Example: Number of misses before prefetching = 10 Prefetcher A initiates 2 prefetches which both result in hits: Accuracy = 2/2 (100%), Coverage = 2/10 = 20% Prefetcher B initiates 5 prefetches, 4 of which result in hits: Accuracy = 4/5 (80%), Coverage = 4/10 = 40% Conclusion: Prefetcher-A has higher accuracy than prefetcher-B but lower coverage than prefetcher-B.

(b) (4 points) Does the DRAM row buffer utilization increase/decrease/remain unchanged as we switch from single core to multi-core processors? Justify your answer.

DRAM row buffer utilization usually decreases as we switch to multi-core processors. DRAM traffic from multiple cores has lower row locality, because memory accesses from a second core often cause a DRAM row opened by a first core to be closed before the row has been fully utilized by the second core.
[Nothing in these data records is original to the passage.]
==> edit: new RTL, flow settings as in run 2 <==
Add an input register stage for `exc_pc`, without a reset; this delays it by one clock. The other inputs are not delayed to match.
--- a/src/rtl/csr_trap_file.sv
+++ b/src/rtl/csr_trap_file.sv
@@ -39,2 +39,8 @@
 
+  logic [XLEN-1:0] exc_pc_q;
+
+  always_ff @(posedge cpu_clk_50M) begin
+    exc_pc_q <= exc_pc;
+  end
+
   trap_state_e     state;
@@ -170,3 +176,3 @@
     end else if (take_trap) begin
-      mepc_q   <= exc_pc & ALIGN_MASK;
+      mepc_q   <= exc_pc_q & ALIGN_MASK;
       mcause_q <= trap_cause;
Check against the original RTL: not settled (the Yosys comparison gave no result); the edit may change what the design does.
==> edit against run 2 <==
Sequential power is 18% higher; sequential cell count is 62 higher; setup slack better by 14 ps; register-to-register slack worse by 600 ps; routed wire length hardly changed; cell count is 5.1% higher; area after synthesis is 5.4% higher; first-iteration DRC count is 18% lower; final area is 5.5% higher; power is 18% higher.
$ cat config.mk
export PLATFORM = sky130hd
export DESIGN_NAME = dmac_mc_regs
export DESIGN_NICKNAME = d
export VERILOG_FILES = /design/src/rtl/dmac_mc_regs.sv
export SDC_FILE = /design/constraint.sdc
export NUM_CORES = 1
export LEC_CHECK = 0
export CAP_MARGIN = 20
export CORE_MARGIN = 2
export CORE_UTILIZATION = 41
export CTS_CLUSTER_DIAMETER = 150
export DETAILED_ROUTE_END_ITERATION = 6
export DONT_BUFFER_PORTS = 1
export PLACE_DENSITY = 0.6
export SYNTH_ARGS = -nofsm -noshare
export SYNTH_HDL_FRONTEND = slang
export SYNTH_SLANG_ARGS = --single-unit
$ cat constraint.sdc
create_clock -name CLK -period 3.1 [get_ports CLK]
set_input_delay 0.31 -clock CLK [delete_from_list [all_inputs] [get_ports CLK]]
set_output_delay 0.31 -clock CLK [all_outputs]
set_load 0.03 [all_outputs]
$ cat src/rtl/dmac_mc_regs.sv
// Multi-channel DMA controller register block: decodes CPU register cycles into NCH channel windows.
// Latency: writes/strobes act on the START edge, REG_DSK_ asserts TERM_WS cycles later, INT_O_ lags TC by one cycle.
// Backpressure: none; the CPU cycle is held by REG_DSK_ until ACC drops; each bus cycle acts exactly once.
//
// Ports: CLK/RST_ (async active-low); CPU side ADDR, DMAC_, AS_, RW, MID -> REG_OD, REG_DSK_;
// per-channel datapath side XFER_DONE, FIFOEMPTY, FIFOFULL, STOPFLUSH -> DMAENA, DMADIR, FLUSHFIFO;
// INT_O_ aggregated interrupt; PRESET peripheral reset from channel 0 CNTR bit 4.
module dmac_mc_regs #(
    parameter int NCH     = 2,
    parameter int WTC_W   = 24,
    parameter int TERM_WS = 2
) (
    input  logic             CLK,
    input  logic             RST_,
    input  logic [7:0]       ADDR,
    input  logic             DMAC_,
    input  logic             AS_,
    input  logic             RW,
    input  logic [31:0]      MID,
    input  logic [NCH-1:0]   XFER_DONE,
    input  logic [NCH-1:0]   FIFOEMPTY,
    input  logic [NCH-1:0]   FIFOFULL,
    input  logic [NCH-1:0]   STOPFLUSH,
    output logic [31:0]      REG_OD,
    output logic             REG_DSK_,
    output logic             INT_O_,
    output logic [NCH-1:0]   DMAENA,
    output logic [NCH-1:0]   DMADIR,
    output logic [NCH-1:0]   FLUSHFIFO,
    output logic             PRESET
);

    localparam logic [2:0] TWS = 3'(TERM_WS);

    logic             acc;
    logic             armed;
    logic             start;
    logic [1:0]       ch;
    logic [2:0]       rsel;
    logic             ch_ok;
    logic [2:0]       cnt;
    logic             dsk_n;
    logic             int_n;

    logic [WTC_W-1:0] wtc [NCH];
    logic [4:0]       cntr [NCH];
    logic [NCH-1:0]   tc;
    logic [NCH-1:0]   dmaena_q;
    logic [NCH-1:0]   flush_q;

    logic [NCH-1:0]   intena;
    logic [NCH-1:0]   dir;
    logic [NCH-1:0]   wtc_wr;
    logic [NCH-1:0]   cntr_wr;
    logic [NCH-1:0]   st_stb;
    logic [NCH-1:0]   sp_stb;
    logic [NCH-1:0]   clr_stb;
    logic [NCH-1:0]   fl_stb;
    logic [NCH-1:0]   wtc_nz;
    logic [NCH-1:0]   dec;
    logic [NCH-1:0]   dec_tc;
    logic [NCH-1:0]   tc_set;
    logic [31:0]      rd;

    // ADDR[7], ADDR[1:0] and upper MID bits carry no meaning here.
    logic unused_ok;
    assign unused_ok = ^{ADDR[7], ADDR[1:0], MID};

    assign acc   = ~DMAC_ & ~AS_;
    // armed is cleared by reset, so a cycle still held across reset release never fires.
    assign start = acc & armed;
    assign ch    = ADDR[6:5];
    assign rsel  = ADDR[4:2];
    assign ch_ok = ({30'b0, ch} < 32'(NCH));

    always_comb begin
        intena  = '0;
        dir     = '0;
        wtc_wr  = '0;
        cntr_wr = '0;
        st_stb  = '0;
        sp_stb  = '0;
        clr_stb = '0;
        fl_stb  = '0;
        wtc_nz  = '0;
        dec     = '0;
        dec_tc  = '0;
        tc_set  = '0;
        for (int i = 0; i < NCH; i++) begin
            intena[i]  = cntr[i][3];
            dir[i]     = cntr[i][2];
            // Strobes fire for either RW value; register loads only on writes.
            wtc_wr[i]  = start & ch_ok & (ch == 2'(i)) & ~RW & (rsel == 3'd0);
            cntr_wr[i] = start & ch_ok & (ch == 2'(i)) & ~RW & (rsel == 3'd1);
            st_stb[i]  = start & ch_ok & (ch == 2'(i)) & (rsel == 3'd2);
            sp_stb[i]  = start & ch_ok & (ch == 2'(i)) & (rsel == 3'd3);
            clr_stb[i] = start & ch_ok & (ch == 2'(i)) & (rsel == 3'd4);
            fl_stb[i]  = start & ch_ok & (ch == 2'(i)) & (rsel == 3'd5);
            wtc_nz[i]  = (wtc[i] != '0);
            // A CPU write to WTC takes precedence over a word-done decrement.
            dec[i]     = ~wtc_wr[i] & XFER_DONE[i] & dmaena_q[i] & wtc_nz[i];
            dec_tc[i]  = dec[i] & (wtc[i] == WTC_W'(1));
            // Starting a channel with nothing to move is an immediate terminal count.
            tc_set[i]  = dec_tc[i] | (st_stb[i] & ~wtc_nz[i]);
        end
    end

    always_ff @(posedge CLK or negedge RST_) begin
        if (!RST_) begin
            for (int i = 0; i < NCH; i++) begin
                wtc[i]  <= '0;
                cntr[i] <= '0;
            end
            tc       <= '0;
            dmaena_q <= '0;
            flush_q  <= '0;
            armed    <= 1'b0;
            cnt      <= '0;
            dsk_n    <= 1'b1;
            int_n    <= 1'b1;
        end else begin
            for (int i = 0; i < NCH; i++) begin
                if (wtc_wr[i])
                    wtc[i] <= MID[WTC_W-1:0];
                else if (dec[i])
                    wtc[i] <= wtc[i] - WTC_W'(1);

                if (cntr_wr[i])
                    cntr[i] <= MID[4:0];

                if (sp_stb[i])
                    dmaena_q[i] <= 1'b0;
                else if (dec_tc[i])
                    dmaena_q[i] <= 1'b0;
                else if (st_stb[i] && wtc_nz[i])
                    dmaena_q[i] <= 1'b1;

                if (tc_set[i])
                    tc[i] <= 1'b1;
                else if (clr_stb[i])
                    tc[i] <= 1'b0;

                if (fl_stb[i])
                    flush_q[i] <= 1'b1;
                else if (STOPFLUSH[i])
                    flush_q[i] <= 1'b0;
            end

            armed <= ~acc;
            int_n <= ~|(tc & intena);

            // cnt = number of edges since START (inclusive), saturating; 0 = no cycle in progress.
            if (!acc)
                cnt <= '0;
            else if (start)
                cnt <= 3'd1;
            else if (cnt != 3'd0 && cnt != 3'd7)
                cnt <= cnt + 3'd1;

            dsk_n <= ~(acc && cnt != 3'd0 && cnt >= TWS);
        end
    end

    always_comb begin
        rd = '0;
        for (int i = 0; i < NCH; i++) begin
            if (ch_ok && ch == 2'(i)) begin
                case (rsel)
                    3'd0:    rd[WTC_W-1:0] = wtc[i];
                    3'd1:    rd[4:0]       = cntr[i];
                    3'd6:    rd[3:0]       = {tc[i] & intena[i], tc[i], FIFOFULL[i], FIFOEMPTY[i]};
                    default: rd            = '0;
                endcase
            end
        end
    end

    assign REG_OD    = (acc && RW && RST_) ? rd : 32'd0;
    assign REG_DSK_  = dsk_n;
    assign INT_O_    = int_n;
    assign DMAENA    = dmaena_q;
    assign DMADIR    = dir;
    assign FLUSHFIFO = flush_q;
    assign PRESET    = cntr[0][4];

endmodule
# Word-level counts from Yosys, hierarchy flattened
# Index checks and enable logic that the tools add are counted.
# op_classes
add_sub_neg	3
muxes	30
eq_ne	11
reduce_logical	25
n_lt_le_gt_ge	2
n_bitwise	43
# ops
operator	count
$mux W24	6
$eq A24 B1 Y1 const B	2
$reduce_bool A24 Y1	2
$sub A24 B1 Y24 const B	2
$pmux W19 S2	1
$mux W32	1
$and A1 B1 Y1	31
$pmux W4 S3	2
$mux W19	1
$mux W1	14
$reduce_bool A2 Y1	6
$eq A3 B3 Y1 const B	3
$logic_and A1 B1 Y1	9
$mux W3	3
$not A1 Y1	9
$reduce_bool A3 Y1	3
$eq A3 B2 Y1 const B	2
$reduce_or A2 Y1	2
$add A3 B1 Y3 const B	1
$eq A3 B1 Y1 const B	1
$ge A3 B2 Y1 const B	1
$logic_not A3 Y1	1
$ne A3 B1 Y1 const B	1
$ne A3 B3 Y1 const B	1
other kinds (8)	9
# totals
in_bits	53
elab_cells	128
output_inout_bits	41
register_bits	70

# Logic depth before layout (Yosys ltp)
# Gate-level depths: netlist of the first run.
# logic_depth
depth_word	14
mapped_depth	8

# Worst setup path before layout of the first run
# OpenSTA, ideal clock, no wires.
# synth_timing
path_type	reg-to-reg
from	register wtc[4] (netlist bit)
to	register wtc[14] (netlist bit)
path_stages_with_launch	7
synth_period_minus_slack_ps	2418
n_path_buf	1
arrival_time_ps	2349
slack_ps	682
setup_time_ps	69
cell_sequence	dfrtp_1 or4_4 or4b_4 buf_6 or3_1 or4_1 nand3_1
# synth_via
elab_chain_cells	3
# synth_rtl
element	line_no	rtl
start: declaration	45	logic [WTC_W-1:0] wtc [NCH];
start signal: indexed assignment	124	wtc[i] <= MID[WTC_W-1:0];
start signal: indexed assignment	126	wtc[i] <= wtc[i] - WTC_W'(1);
$sub A24 B1 Y24 / $reduce_bool A24 Y1 (equally long branches)	126, 99	
$mux W24 / $and A1 B1 Y1 (equally long branches)	125, 101	
$mux W24 / $reduce_bool A2 Y1 (equally long branches)	-	
# Several ways; a longest one is shown, not always the timed one. The select of a mux whose other input is x is not followed.
# A chain may end at the register's enable or synchronous reset.

# Worst setup path after layout of the first run
# Same ends and word-level chain as after synthesis.

==> flow_summary.rst, run 1 <==
.. list-table::
   :header-rows: 1

   * - Metric
     - Value
   * - Routed len/inst
     - 20.9 um
   * - Top Family by Delay on Critical Path
     - simple AND/OR/NAND/NOR gates
   * - Minimum setup slack among reg-to-reg paths
     - 540 ps
   * - Wire length of the first global-routing pass
     - about 24000 um
   * - Outcome
     - complete, no violations
   * - Worst Slack Setup Final
     - approximately 540 ps
   * - Hold_ws
     - 61.4 ps
   * - Type of the worst setup path
     - reg2reg
   * - Ordered list of cells on the worst path
     - or4_4, or4b_4, or3_1, or4_1, nand3_1
   * - Number of cells upsized or downsized after cts
     - 0
   * - Clock network latency to the later pin of the worst-skew pair
     - 330 ps
   * - Layout cell share with drive strength beyond 1
     - approximately an eighth
   * - Number of design-rule violations left by the first detailed-router iteration
     - 423
   * - Max transition margin
     - about 46%
   * - Reg-to-Reg Start
     - wtc[4]$_DFFE_PN0P_
   * - Via-per-instance ratio
     - 6.28
   * - WP data required
     - 3370 ps
   * - Ys Warns
     - 0
   * - Total Die Area
     - 12400 sq um
   * - CTS Hold Bufs
     - 2
   * - Met3 layer usage reported by global route
     - 7.11%
   * - Slowest stage cell on the critical path
     - or4_4
   * - Gr busiest metal
     - met2
   * - Hold crit path type
     - in2reg
   * - Number of buffers created by CTS
     - 9
   * - Via count
     - 4391
   * - Synthesized area
     - around 4700 sq um
   * - Unrepaired setup endpoints after global routing
     - false
   * - Setup crit end kind
     - flip-flop
   * - Origin of the worst min-delay path
     - STOPFLUSH[1]
   * - Synthesis-stage register bit count
     - 70
   * - Antenna cell count
     - 0
   * - Core Area
     - 11300 sq um
   * - Pin count of the biggest net entering global routing
     - 71
   * - Path depth of the worst reg2reg path
     - 5
   * - CTS tree
     - yes
   * - Total power after layout
     - 4.44 mW
   * - Max incr delay on CP
     - roughly 600 ps
   * - Final setup violation count
     - 0
   * - Post-detailed-route DRC marker count
     - 0
   * - Average cell area after synthesis
     - 8.65 sq um
   * - Number of stages on the worst hold path
     - 1
   * - Initial antenna violation count
     - 0
   * - Maximum net fanout on the critical path
     - 7
   * - Period utilization
     - 82.4%
   * - I/O Buffers
     - 0
   * - P_leak
     - about 2.1 nW
   * - Met1 layer usage reported by global route
     - 32.2%
   * - Dpl hpwl
     - 10600 um
   * - Hold Crit Endpoint
     - FLUSHFIFO[1]$_DFFE_PN0P_
   * - Routed Antenna Nets
     - 0
   * - Dominant register cell in the synthesized netlist
     - dfrtp_1
   * - Num ports
     - 94
   * - Final #Nets
     - roughly 610
   * - IR drop worst, VDD
     - 0.428 mV
   * - Crit Reg-Reg Endpoint
     - wtc[14]$_DFFE_PN0P_
   * - Number of non-filler instances in the completed layout
     - 699
   * - Overflow left after global routing
     - 0
   * - Vias in the first global route
     - 4320
   * - Detailed Routing Iterations Pass 1
     - 5
   * - Total track usage
     - 23.9%
   * - Pins Over Slew Limit
     - 0
   * - Count of different cell masters after synthesis
     - 63
   * - Launching element type of the critical path
     - flip-flop
   * - Number of placed instances with taps included
     - 681
   * - Accumulated negative setup slack
     - 0 ps
   * - Final count of hold timing violations
     - 0
   * - Final Routed Wirelength
     - roughly 15000 um
   * - EDFF count, synth
     - 0
   * - Effective utilization at floorplan
     - between 40% and 50%
   * - Crit path DAT
     - ~2800 ps
   * - Synth Instances
     - around 550
   * - Max Freq
     - 0.391 GHz
   * - Share of synthesized registers carrying an async set or reset
     - between 90% and 100%
   * - Buffers from clock root to sink, at most
     - 2
   * - Met2 usage
     - 37.2%
   * - H-Tree Depth
     - 3
   * - Pre-CTS WS
     - 580 ps
   * - Clk slew on worst S/H paths
     - 60 ps
   * - Die width
     - 111 um
   * - Number of setup buffers added after CTS
     - 0
   * - Die Y-Extent
     - 111 um
   * - Max-cap violations
     - 0
   * - Routability Congestion
     - 0.884
   * - Root buf cell
     - clkbuf_16
   * - CTS Sinks
     - 70
   * - Fraction of the yosys area taken by sequential cells
     - 37.1%
   * - Final worst path period need
     - 2560 ps
   * - Fin Clk Skew
     - 6.66 ps
   * - Critical path buffers and inverters
     - 0
   * - Num rows
     - 39
   * - Synth-to-Final Area Change
     - 12.4%
   * - Cell area power density
     - 836 nW/um^2
   * - Measured slew at the worst slew-check pin
     - 807 ps
worst reg2reg max path, cell delays in order, from the launching register on:
cell and delay [ps]:
dfrtp_1 450, or4_4 600, or4b_4 580, or3_1 360
or4_1 410, nand3_1 90
power breakdown:
part / leakage (nW) / internal, mW / switching (mW) / total (mW)
Combinational: 1.07 / 0.637 / 0.827 / 1.46
Sequential: 0.896 / 1.20 / 0.478 / 1.68
Clock: 0.179 / 0.888 / 0.406 / 1.29
through the flow:
stage	util, %	area [sq um]
3_3_place_gp	43.3	4900
6_report	46.9	5310
2_1_floorplan	-	4750
5_1_grt	46.9	5310
3_5_place_dp	43.3	4900
4_1_cts	46.9	5310
logic make-up (layout without fill, tap and decap cells):
family	count (synthesis)	in the layout	synth area share, %
adders and majority gates	9	9	2.38
xor gates and xnor gates	17	17	3.15
DFF	70	70	37.1
AOI/OAI and AO/OA	119	119	17.2
and+or+nand+nor	245	245	26.9
buffers and inverters	49	52	4.93
other	1	8	0.0794
muxes	36	36	8.21
how the worst max path moves through the flow:
stage	cells after the start	from	endpoint
global placement	5	wtc[4]$_DFFE_PN0P_	wtc[14]$_DFFE_PN0P_
detailed placement	5	wtc[4]$_DFFE_PN0P_	wtc[14]$_DFFE_PN0P_
global route	7	wtc[25]$_DFFE_PN0P_	wtc[42]$_DFFE_PN0P_
finish	5	wtc[4]$_DFFE_PN0P_	wtc[14]$_DFFE_PN0P_
floorplan	6	wtc[4]$_DFFE_PN0P_	wtc[14]$_DFFE_PN0P_
CTS	5	wtc[4]$_DFFE_PN0P_	wtc[14]$_DFFE_PN0P_
Yosys cell counts (4+ instances only):
cell type,instances,share of area (%)
xnor2_1,11,2.0
nand4_1,8,1.1
nor4_1,13,1.7
inv_1,14,1.1
clkbuf_1,20,1.6
a31oi_1,23,3.0
xor2_1,6,1.1
nand3_1,13,1.4
o211ai_1,8,1.3
a221oi_1,4,0.74
or4_1,14,2.2
mux2i_1,23,4.9
or3_1,11,1.5
a31o_2,4,0.74
nand2b_1,4,0.53
o31ai_1,9,1.4
or2_2,5,0.66
nand2_1,49,3.9
a21oi_1,16,1.7
mux2_2,12,2.9
o21ai_0,24,2.5
ha_1,9,2.4
a221o_1,6,1.3
and3_1,7,0.93
a211oi_1,4,0.64
nor2b_1,4,0.53
buf_4,10,1.6
dfrtp_1,68,36
nor3_1,14,1.5
nor2_1,78,6.2
nand4b_1,4,0.74
metal layers:
layer  up-vias  share of wire (%)
met5         -                  0
met4         0                2.3
met3        21                 11
met2       221                 45
met1      2124                 42
li1       2025                  -
registers in the layout, indices dropped and copies added (netlist names):
signal     count
cntr           7
cnt            3
PRESET         1
DMADIR         2
FLUSHFIFO      2
INT_O_         1
wtc           48
DMAENA         2
REG_DSK_       1
armed          1
tc             2
layout make-up:
type,count,area [sq um]
clock buffer,10,239
clock inverter,6,133
fill,1081,6010
inverter,14,52.6
multi-input combinational,434,2760
sequential,70,1750
tap,143,179
timing repair buffer,22,188
cells in the final DEF (no fill, tap or decap), types with 4 or more instances in the layout:
cell and instances:
a21oi_1 16, clkbuf_16 9, xor2_1 6, o21ai_0 24
mux2_2 12, o31ai_1 9, or4_1 14, nand4_1 8
nor2_1 78, bufinv_16 4, nand2_1 49, nor4_1 13
conb_1 8, or3_1 11, a221o_1 6, nor3_1 14
xnor2_1 11, a221oi_1 4, nor2b_1 4, inv_1 14
ha_1 9, nand3_1 13, o211ai_1 8, nand4b_1 4
a31oi_1 23, dfrtp_1 68, buf_4 20, and3_1 7
nand2b_1 4, a31o_2 4, or2_2 5, mux2i_1 23
a211oi_1 4
(Power assumes the default switching activity.)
(c) (6 points) Consider a system with a two-level cache hierarchy. The L2 cache is 128KB, 8-way set-associative with a block size of 128 bytes. To cut down the number of main memory (DRAM) accesses, the system designers are exploring the following two optimizations to the cache hierarchy:

Optimization-1: Add one way to each set in the L2 cache, resulting in a 144KB 9-way set- associative L2 cache. Optimitization-2: Add a 128-entry fully-associative victim cache.

Which one of the above two optimizations would be more effective in reducing the number of DRAM accesses? Why?

Optimization-2 would be more effective in reducing the number of DRAM accesses. Since each cache block is 128 bytes, both the optimizations add the same amount of cache capacity (128 * 128 = 16KB). The victim cache has the advantage of being fully-associative, which makes it more effective. Any cache misses that are prevented by adding one way to each set would also be prevented by the victim cache. On top of that, the victim cache would be more effective in dealing with “hot” sets, where adding just one way may not be able to prevent thrashing.